On Apr 12, 2005 2:06 PM, zhengzhu zhengzhu@gmail.com wrote:
The Chinese wikipedia has similar problems, although for different reasons. For example, sometimes people's names shouldn't be converted at all no matter what variant is in use, sometimes different variants translates foreign words differently. So there is a user customizable dictionary for each language variant that can be used to define such special conversion rules. There is also a special markup that can be used in the text to define specific conversion rules just for that piece of text.
In the case of converting Latin to Cyrillics, I think the same thing can be used. The conversion table can be augmented with words and phrases that should not be converted to Cyrillics under any condition. Those words that can both be English and Serbian (or Belarussian) can be manually marked up in the text.
1. I can just guess what is written in Chinese interface, so how did you cover article names? Do you have both names: in Simplified and Traditional Chinese?

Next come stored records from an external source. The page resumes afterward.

## src/rtl/emmc_rsp_pkg.sv

```systemverilog
package emmc_rsp_pkg;
   typedef enum logic [1:0] {
      RK_NONE  = 2'b00,
      RK_SHORT = 2'b01,
      RK_LONG  = 2'b10
   } rsp_kind_e;

   typedef enum logic [1:0] {
      ST_IDLE,
      ST_WAIT,
      ST_RECV,
      ST_EVAL
   } rx_state_e;
endpackage

```

## src/rtl/emmc_rsp_crc.sv

```systemverilog
module emmc_rsp_crc #(
   parameter int CRC_W = 7,
   parameter logic [CRC_W-1:0] POLY = 7'h09
) (
   input  logic             clk,
   input  logic             rst_n,
   input  logic             clr,
   input  logic             en,
   input  logic             bit_in,
   output logic [CRC_W-1:0] crc
);
   logic fb;
   assign fb = crc[CRC_W-1] ^ bit_in;

   always_ff @(posedge clk or negedge rst_n) begin
      if (!rst_n)
         crc <= '0;
      else if (clr)
         crc <= '0;
      else if (en)
         crc <= {crc[CRC_W-2:0], 1'b0} ^ (fb ? POLY : '0);
   end
endmodule

```

## src/rtl/emmc_rsp_wdog.sv

```systemverilog
module emmc_rsp_wdog #(
   parameter int TMO_CYCLES = 64
) (
   input  logic clk,
   input  logic rst_n,
   input  logic clr,
   input  logic run,
   output logic expire
);
   localparam int CW = (TMO_CYCLES > 1) ? $clog2(TMO_CYCLES) : 1;
   localparam logic [CW-1:0] LAST = CW'(TMO_CYCLES - 1);

   logic [CW-1:0] cnt;

   assign expire = run && (cnt == LAST);

   always_ff @(posedge clk or negedge rst_n) begin
      if (!rst_n)
         cnt <= '0;
      else if (clr)
         cnt <= '0;
      else if (run && !expire)
         cnt <= cnt + 1'b1;
   end
endmodule

```

## src/rtl/emmc_rsp_rx.sv

```systemverilog
module emmc_rsp_rx
   import emmc_rsp_pkg::*;
#(
   parameter int SHORT_LEN  = 48,
   parameter int LONG_LEN   = 136,
   parameter int HDR_BITS   = 8,
   parameter int IDX_W      = 6,
   parameter int CRC_W      = 7,
   parameter int TMO_CYCLES = 64
) (
   input  logic                             clk,
   input  logic                             rst_n,
   input  logic                             expect_vld,
   input  logic [1:0]                       expect_kind,
   input  logic                             cmd_in,
   output logic                             rsp_valid,
   output logic                             crc_err,
   output logic                             frame_err,
   output logic                             timeout,
   output logic [IDX_W-1:0]                 rsp_index,
   output logic [SHORT_LEN-HDR_BITS-9:0]    rsp_status,
   output logic [LONG_LEN-HDR_BITS-1:0]     rsp_payload
);
   localparam int TAIL  = CRC_W + 1;
   localparam int STAT_W = SHORT_LEN - HDR_BITS - TAIL;
   localparam int PAY_W = LONG_LEN - HDR_BITS;
   localparam int CNT_W = $clog2(LONG_LEN + 1);
   localparam logic [CNT_W-1:0] SHORT_N = CNT_W'(SHORT_LEN);
   localparam logic [CNT_W-1:0] LONG_N  = CNT_W'(LONG_LEN);

   generate
      if (HDR_BITS != IDX_W + 2) begin : g_bad_hdr
         $error("header must be start, direction and index bits");
      end
      if (LONG_LEN <= SHORT_LEN || SHORT_LEN <= HDR_BITS + TAIL) begin : g_bad_len
         $error("frame lengths inconsistent");
      end
      if (TMO_CYCLES < 2) begin : g_bad_tmo
         $error("timeout window too short");
      end
   endgenerate

   rx_state_e               state;
   logic                    is_long;
   logic [LONG_LEN-1:0]     sr;
   logic [CNT_W-1:0]        bit_cnt;
   logic [CRC_W-1:0]        crc_val;
   logic                    arm, start_seen, tmo_hit, accept, crc_en;
   logic [CNT_W-1:0]        ordinal, frame_n, crc_lo, crc_hi, cnt_next;

   assign arm        = (state == ST_IDLE) && expect_vld &&
                       ((expect_kind == RK_SHORT) || (expect_kind == RK_LONG));
   assign start_seen = (state == ST_WAIT) && !cmd_in;
   assign accept     = start_seen || (state == ST_RECV);
   assign ordinal    = (state == ST_WAIT) ? CNT_W'(1) : bit_cnt + 1'b1;
   assign frame_n    = is_long ? LONG_N : SHORT_N;
   assign crc_lo     = is_long ? CNT_W'(HDR_BITS + 1) : CNT_W'(1);
   assign crc_hi     = frame_n - CNT_W'(TAIL);
   assign crc_en     = accept && (ordinal >= crc_lo) && (ordinal <= crc_hi);
   assign cnt_next   = bit_cnt + 1'b1;

   emmc_rsp_crc #(.CRC_W(CRC_W), .POLY(CRC_W'(7'h09))) crc_i (
      .clk    (clk),
      .rst_n  (rst_n),
      .clr    (arm),
      .en     (crc_en),
      .bit_in (cmd_in),
      .crc    (crc_val)
   );

   emmc_rsp_wdog #(.TMO_CYCLES(TMO_CYCLES)) wdog_i (
      .clk    (clk),
      .rst_n  (rst_n),
      .clr    (arm),
      .run    ((state == ST_WAIT) && cmd_in),
      .expire (tmo_hit)
   );

   // Field extraction from the assembled frame
   logic                 dir_bit, end_bit, idx_bad;
   logic [IDX_W-1:0]     idx_f;
   logic [CRC_W-1:0]     crc_rx;

   always_comb begin
      end_bit = sr[0];
      crc_rx  = sr[CRC_W:1];
      if (is_long) begin
         dir_bit = sr[LONG_LEN-2];
         idx_f   = sr[LONG_LEN-3 -: IDX_W];
         idx_bad = (idx_f != {IDX_W{1'b1}});
      end else begin
         dir_bit = sr[SHORT_LEN-2];
         idx_f   = sr[SHORT_LEN-3 -: IDX_W];
         idx_bad = 1'b0;
      end
   end

   always_ff @(posedge clk or negedge rst_n) begin
      if (!rst_n) begin
         state       <= ST_IDLE;
         is_long     <= 1'b0;
         sr          <= '0;
         bit_cnt     <= '0;
         rsp_valid   <= 1'b0;
         crc_err     <= 1'b0;
         frame_err   <= 1'b0;
         timeout     <= 1'b0;
         rsp_index   <= '0;
         rsp_status  <= '0;
         rsp_payload <= '0;
      end else begin
         rsp_valid <= 1'b0;
         crc_err   <= 1'b0;
         frame_err <= 1'b0;
         timeout   <= 1'b0;
         case (state)
            ST_IDLE: begin
               if (arm) begin
                  is_long <= (expect_kind == RK_LONG);
                  state   <= ST_WAIT;
               end
            end
            ST_WAIT: begin
               if (start_seen) begin
                  sr      <= '0;
                  bit_cnt <= CNT_W'(1);
                  state   <= ST_RECV;
               end else if (tmo_hit) begin
                  timeout <= 1'b1;
                  state   <= ST_IDLE;
               end
            end
            ST_RECV: begin
               sr      <= {sr[LONG_LEN-2:0], cmd_in};
               bit_cnt <= cnt_next;
               if (cnt_next == frame_n)
                  state <= ST_EVAL;
            end
            default: begin
               rsp_valid <= 1'b1;
               crc_err   <= (crc_val != crc_rx);
               frame_err <= dir_bit || !end_bit || idx_bad;
               rsp_index <= idx_f;
               if (is_long)
                  rsp_payload <= sr[PAY_W-1:0];
               else
                  rsp_status <= sr[STAT_W+TAIL-1:TAIL];
               state <= ST_IDLE;
            end
         endcase
      end
   end
endmodule

```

2. I think MediaWiki should have one general module for transliteration with extensions for specific languages. General module should be based on Chinese module. Is it possible to start to work in such way?
3. Also, we should try to make system clever: Some formal and some statistic methods can help in recognizing should we transliterate something or not (i.e.: if system find some non-Serbian Cyrillic letters, it should not transliterate it into Latin and vice versa).